══ Listed entries ══

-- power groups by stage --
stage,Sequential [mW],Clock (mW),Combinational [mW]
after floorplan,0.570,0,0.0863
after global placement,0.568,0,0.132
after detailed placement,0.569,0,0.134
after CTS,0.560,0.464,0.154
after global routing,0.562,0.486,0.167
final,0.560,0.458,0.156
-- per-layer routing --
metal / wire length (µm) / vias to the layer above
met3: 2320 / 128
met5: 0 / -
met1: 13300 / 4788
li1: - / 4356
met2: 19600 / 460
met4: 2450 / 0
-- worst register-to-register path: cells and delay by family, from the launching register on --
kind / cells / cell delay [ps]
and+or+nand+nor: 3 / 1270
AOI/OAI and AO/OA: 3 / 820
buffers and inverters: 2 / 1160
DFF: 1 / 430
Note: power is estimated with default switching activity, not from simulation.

═══

▶ _Task to carry out_
All of the material, restated exactly, is the expected result.

▶ _Written reply_
-- power groups by stage --
stage,Sequential [mW],Clock (mW),Combinational [mW]
after floorplan,0.570,0,0.0863
after global placement,0.568,0,0.132
after detailed placement,0.569,0,0.134
after CTS,0.560,0.464,0.154
after global routing,0.562,0.486,0.167
final,0.560,0.458,0.156
-- per-layer routing --
metal / wire length (µm) / vias to the layer above
met3: 2320 / 128
met5: 0 / -
met1: 13300 / 4788
li1: - / 4356
met2: 19600 / 460
met4: 2450 / 0
-- worst register-to-register path: cells and delay by family, from the launching register on --
kind / cells / cell delay [ps]
and+or+nand+nor: 3 / 1270
AOI/OAI and AO/OA: 3 / 820
buffers and inverters: 2 / 1160
DFF: 1 / 430
Note: power is estimated with default switching activity, not from simulation.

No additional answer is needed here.